Mabel Fincher School
Frederick Hutchinson Porter’s 1940 elementary school at 2201 Morrie Avenue in Cheyenne demonstrates how thoroughly Art Deco had penetrated American educational architecture by the end of the Depression decade—a one-story L-shaped building whose geometric brick design brought the style to a neighborhood school in Wyoming’s capital city.
At a glance
The Mabel Fincher School at 2201 Morrie Avenue in Cheyenne, Wyoming was designed by Frederick Hutchinson Porter and built in 1940 by contractor Jacob Weber. It is a one-story L-shaped building covering 2.3 acres, designed in the Art Deco style that had become the dominant idiom for American public school architecture in the late 1930s and early 1940s. The building is named for Mabel Fincher, an educator associated with Cheyenne’s public schools. Listed on the National Register of Historic Places on August 22, 2005, the school represents the application of the Art Deco educational building program to a neighborhood elementary school in Wyoming’s state capital—a building type that received the full Art Deco treatment in the New Deal era even at the smallest scale of the public school system.
Key facts
- Built: 1940
- Architect: Frederick Hutchinson Porter
- Contractor: Jacob Weber
- Style: Art Deco
- Address: 2201 Morrie Ave., Cheyenne, WY 82001
- NRHP: ref. 05000700, listed 22 August 2005
- Structure: One-story L-shaped building; 2.3 acres
History
Cheyenne, Wyoming’s capital and largest city, grew as a railroad hub and ranching center from its founding in 1867. By the 1930s, Cheyenne had developed as a substantial small city with a diversified economy that included state government, agriculture, federal installations (F.E. Warren Air Force Base), and the transcontinental railroad operations of the Union Pacific. The city’s public school system reflected the growth of its residential neighborhoods, and the construction of a new elementary school in 1940—named for Mabel Fincher, a Cheyenne educator—responded to the expansion of the city’s west side residential area.

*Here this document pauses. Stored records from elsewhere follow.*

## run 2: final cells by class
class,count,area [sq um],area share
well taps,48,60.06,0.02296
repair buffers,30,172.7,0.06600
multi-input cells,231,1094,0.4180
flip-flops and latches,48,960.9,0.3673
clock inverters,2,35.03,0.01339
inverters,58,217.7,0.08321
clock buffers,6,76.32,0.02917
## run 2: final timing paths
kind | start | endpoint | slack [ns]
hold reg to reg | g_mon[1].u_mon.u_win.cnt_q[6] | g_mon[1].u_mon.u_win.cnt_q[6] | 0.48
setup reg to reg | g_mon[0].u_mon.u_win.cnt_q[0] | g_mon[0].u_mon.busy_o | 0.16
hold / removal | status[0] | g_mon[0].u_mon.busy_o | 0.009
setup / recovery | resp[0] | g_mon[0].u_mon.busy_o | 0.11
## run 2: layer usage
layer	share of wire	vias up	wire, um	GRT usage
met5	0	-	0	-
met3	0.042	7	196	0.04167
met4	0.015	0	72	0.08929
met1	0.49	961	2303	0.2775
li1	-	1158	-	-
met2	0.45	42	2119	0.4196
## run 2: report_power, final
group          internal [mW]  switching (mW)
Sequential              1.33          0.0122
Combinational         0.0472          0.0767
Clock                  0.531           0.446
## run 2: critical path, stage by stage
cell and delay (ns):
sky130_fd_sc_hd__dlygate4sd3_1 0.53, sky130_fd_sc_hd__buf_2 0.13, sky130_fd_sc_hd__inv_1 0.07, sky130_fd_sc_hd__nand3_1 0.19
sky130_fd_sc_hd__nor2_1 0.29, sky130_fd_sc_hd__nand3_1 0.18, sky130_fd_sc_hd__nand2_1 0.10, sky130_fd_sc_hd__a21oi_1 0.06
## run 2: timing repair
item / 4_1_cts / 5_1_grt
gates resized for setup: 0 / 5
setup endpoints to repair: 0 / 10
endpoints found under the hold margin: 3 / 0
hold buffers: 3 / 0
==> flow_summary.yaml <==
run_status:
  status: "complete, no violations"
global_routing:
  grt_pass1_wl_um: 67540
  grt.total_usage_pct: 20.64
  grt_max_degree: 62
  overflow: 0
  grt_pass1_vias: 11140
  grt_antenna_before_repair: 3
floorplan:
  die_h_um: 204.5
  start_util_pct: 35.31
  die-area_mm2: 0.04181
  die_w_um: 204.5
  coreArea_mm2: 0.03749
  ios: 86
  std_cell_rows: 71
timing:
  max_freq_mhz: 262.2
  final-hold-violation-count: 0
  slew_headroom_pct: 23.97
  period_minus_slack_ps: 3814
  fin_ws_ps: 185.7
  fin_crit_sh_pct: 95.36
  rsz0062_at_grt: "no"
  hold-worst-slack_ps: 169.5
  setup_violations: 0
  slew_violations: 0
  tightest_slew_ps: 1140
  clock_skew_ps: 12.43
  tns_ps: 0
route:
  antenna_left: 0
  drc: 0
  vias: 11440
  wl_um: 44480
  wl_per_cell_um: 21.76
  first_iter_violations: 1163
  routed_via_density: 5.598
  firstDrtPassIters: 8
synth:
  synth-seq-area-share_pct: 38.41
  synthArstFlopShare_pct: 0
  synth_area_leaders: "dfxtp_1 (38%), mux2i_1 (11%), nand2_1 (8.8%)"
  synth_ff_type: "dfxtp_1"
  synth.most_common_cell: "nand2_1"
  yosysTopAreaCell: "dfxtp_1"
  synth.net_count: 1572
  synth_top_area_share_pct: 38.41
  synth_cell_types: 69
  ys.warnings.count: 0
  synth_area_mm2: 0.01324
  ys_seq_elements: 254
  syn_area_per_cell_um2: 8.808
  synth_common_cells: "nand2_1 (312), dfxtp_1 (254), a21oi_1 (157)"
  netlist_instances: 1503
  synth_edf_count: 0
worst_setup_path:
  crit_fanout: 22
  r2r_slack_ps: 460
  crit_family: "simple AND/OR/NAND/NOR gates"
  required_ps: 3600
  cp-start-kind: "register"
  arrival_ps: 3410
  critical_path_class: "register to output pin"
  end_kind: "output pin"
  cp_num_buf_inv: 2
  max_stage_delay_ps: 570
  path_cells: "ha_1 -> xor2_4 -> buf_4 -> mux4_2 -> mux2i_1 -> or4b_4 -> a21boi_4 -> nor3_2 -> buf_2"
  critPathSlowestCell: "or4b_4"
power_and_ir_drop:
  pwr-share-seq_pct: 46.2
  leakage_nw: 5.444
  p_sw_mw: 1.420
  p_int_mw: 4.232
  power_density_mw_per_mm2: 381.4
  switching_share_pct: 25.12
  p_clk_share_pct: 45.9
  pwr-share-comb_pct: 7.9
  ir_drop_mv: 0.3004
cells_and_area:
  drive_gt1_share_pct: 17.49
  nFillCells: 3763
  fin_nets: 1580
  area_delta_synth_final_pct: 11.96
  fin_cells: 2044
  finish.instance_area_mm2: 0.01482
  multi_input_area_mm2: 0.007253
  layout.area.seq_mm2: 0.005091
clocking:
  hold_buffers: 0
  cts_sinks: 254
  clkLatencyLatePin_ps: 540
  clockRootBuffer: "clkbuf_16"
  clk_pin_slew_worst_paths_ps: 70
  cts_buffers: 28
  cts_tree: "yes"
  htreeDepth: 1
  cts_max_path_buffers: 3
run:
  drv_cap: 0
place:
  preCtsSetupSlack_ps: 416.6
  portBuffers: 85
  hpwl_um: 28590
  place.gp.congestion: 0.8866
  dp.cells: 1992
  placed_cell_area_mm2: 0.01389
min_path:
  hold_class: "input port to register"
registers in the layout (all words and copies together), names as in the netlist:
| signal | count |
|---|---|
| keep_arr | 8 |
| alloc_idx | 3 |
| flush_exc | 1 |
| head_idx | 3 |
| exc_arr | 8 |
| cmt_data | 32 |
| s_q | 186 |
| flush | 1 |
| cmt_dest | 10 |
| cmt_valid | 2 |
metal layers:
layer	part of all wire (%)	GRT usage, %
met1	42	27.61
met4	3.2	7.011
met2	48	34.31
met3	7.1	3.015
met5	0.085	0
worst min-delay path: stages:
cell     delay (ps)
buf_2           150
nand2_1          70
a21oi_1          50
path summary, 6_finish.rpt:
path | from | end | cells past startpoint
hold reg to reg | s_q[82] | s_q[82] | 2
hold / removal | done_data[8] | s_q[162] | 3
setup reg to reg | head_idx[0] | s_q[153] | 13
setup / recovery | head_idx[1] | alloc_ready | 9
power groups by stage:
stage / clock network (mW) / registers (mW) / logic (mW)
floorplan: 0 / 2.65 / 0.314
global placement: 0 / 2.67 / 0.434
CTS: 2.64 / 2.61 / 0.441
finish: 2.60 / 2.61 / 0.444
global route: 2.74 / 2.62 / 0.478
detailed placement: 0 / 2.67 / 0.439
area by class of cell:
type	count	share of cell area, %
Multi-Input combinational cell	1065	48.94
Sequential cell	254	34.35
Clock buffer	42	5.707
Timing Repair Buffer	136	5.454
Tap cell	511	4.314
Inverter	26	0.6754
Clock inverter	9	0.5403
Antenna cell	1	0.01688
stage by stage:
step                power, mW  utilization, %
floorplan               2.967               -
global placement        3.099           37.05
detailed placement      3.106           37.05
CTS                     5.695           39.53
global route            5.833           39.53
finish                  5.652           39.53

Frederick Hutchinson Porter’s design applied the Art Deco educational building program that had been developed in the New Deal era to the constraints of a neighborhood elementary school: a one-story L-shaped massing that allowed the building to fit its site while maintaining the architectural ambition that the era demanded for public institutions. The Art Deco vocabulary of geometric brick ornament, horizontal banding, and streamlined detail was by 1940 the standard approach for American public school design, applied regardless of the building’s size or location.
The NRHP listing in 2005 recognized the Mabel Fincher School as a significant example of Art Deco educational architecture in Wyoming, placing it in the company of the other Wyoming buildings of the late 1930s and early 1940s that had applied the federal New Deal design program to the state’s civic infrastructure.
What you see
The Mabel Fincher School’s one-story L-shaped plan is the defining formal decision of the design, and it is the move that distinguishes the building from the earlier multi-story school types of the nineteenth and early twentieth centuries. The L plan allows the building to define two sides of the site while leaving the third side open for the schoolyard, creating a sheltered outdoor space that the Art Deco design program recognized as an essential element of the progressive educational environment of the 1940s.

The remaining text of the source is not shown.